**TASK OBJECTIVE**
All of the entries are to be returned word for word.

Excerpts from a dataset:
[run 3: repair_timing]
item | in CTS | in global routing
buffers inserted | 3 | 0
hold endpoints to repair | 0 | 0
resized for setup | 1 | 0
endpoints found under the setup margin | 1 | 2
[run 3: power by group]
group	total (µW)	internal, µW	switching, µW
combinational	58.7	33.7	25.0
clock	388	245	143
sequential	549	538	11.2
--- src/common/serial_link_pkg.sv ---
package serial_link_pkg;

  ////////////////////////////////////////////////////////////////////////////
  // Link geometry
  ////////////////////////////////////////////////////////////////////////////

  localparam int NumLanes = 4;

  // One beat across all data lanes
  typedef logic [NumLanes-1:0] lane_t;

  // Raw-mode word, sent lowest nibble first
  typedef logic [15:0] raw_word_t;

  localparam int BeatsPerWord = 4;

  // Transmit and receive FIFOs share the same depth
  localparam int FifoDepth = 8;

  // Fill count covers 0 to FifoDepth inclusive
  typedef logic [3:0] fill_t;

  ////////////////////////////////////////////////////////////////////////////
  // Clock divider
  ////////////////////////////////////////////////////////////////////////////

  typedef logic [6:0] clk_div_t;

  localparam clk_div_t MinClkDiv   = 7'd4;
  localparam clk_div_t MaxClkDiv   = 7'd64;
  localparam clk_div_t ResetClkDiv = 7'd8;

  ////////////////////////////////////////////////////////////////////////////
  // Wishbone and register map
  ////////////////////////////////////////////////////////////////////////////

  typedef logic [7:0]  wb_adr_t;
  typedef logic [31:0] wb_data_t;

  localparam wb_adr_t RegCtrl      = 8'h00;
  localparam wb_adr_t RegClkDiv    = 8'h04;
  localparam wb_adr_t RegTxData    = 8'h08;
  localparam wb_adr_t RegTxStatus  = 8'h0C;
  localparam wb_adr_t RegRxData    = 8'h10;
  localparam wb_adr_t RegRxStatus  = 8'h14;
  localparam wb_adr_t RegFifoClear = 8'h18;

  // Transmitter FSM, one pass through LOW_HALF and HIGH_HALF per beat
  typedef enum logic [1:0] {
    IDLE,
    LOW_HALF,
    HIGH_HALF
  } phy_tx_state_e;

endpackage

**SOLUTION TO THE EXERCISE**
[run 3: repair_timing]
item | in CTS | in global routing
buffers inserted | 3 | 0
hold endpoints to repair | 0 | 0
resized for setup | 1 | 0
endpoints found under the setup margin | 1 | 2
[run 3: power by group]
group	total (µW)	internal, µW	switching, µW
combinational	58.7	33.7	25.0
clock	388	245	143
sequential	549	538	11.2
--- src/common/serial_link_pkg.sv ---
package serial_link_pkg;

  ////////////////////////////////////////////////////////////////////////////
  // Link geometry
  ////////////////////////////////////////////////////////////////////////////

  localparam int NumLanes = 4;

  // One beat across all data lanes
  typedef logic [NumLanes-1:0] lane_t;

  // Raw-mode word, sent lowest nibble first
  typedef logic [15:0] raw_word_t;

  localparam int BeatsPerWord = 4;

  // Transmit and receive FIFOs share the same depth
  localparam int FifoDepth = 8;

  // Fill count covers 0 to FifoDepth inclusive
  typedef logic [3:0] fill_t;

  ////////////////////////////////////////////////////////////////////////////
  // Clock divider
  ////////////////////////////////////////////////////////////////////////////

  typedef logic [6:0] clk_div_t;

  localparam clk_div_t MinClkDiv   = 7'd4;
  localparam clk_div_t MaxClkDiv   = 7'd64;
  localparam clk_div_t ResetClkDiv = 7'd8;

  ////////////////////////////////////////////////////////////////////////////
  // Wishbone and register map
  ////////////////////////////////////////////////////////////////////////////

  typedef logic [7:0]  wb_adr_t;
  typedef logic [31:0] wb_data_t;

  localparam wb_adr_t RegCtrl      = 8'h00;
  localparam wb_adr_t RegClkDiv    = 8'h04;
  localparam wb_adr_t RegTxData    = 8'h08;
  localparam wb_adr_t RegTxStatus  = 8'h0C;
  localparam wb_adr_t RegRxData    = 8'h10;
  localparam wb_adr_t RegRxStatus  = 8'h14;
  localparam wb_adr_t RegFifoClear = 8'h18;

  // Transmitter FSM, one pass through LOW_HALF and HIGH_HALF per beat
  typedef enum logic [1:0] {
    IDLE,
    LOW_HALF,
    HIGH_HALF
  } phy_tx_state_e;

endpackage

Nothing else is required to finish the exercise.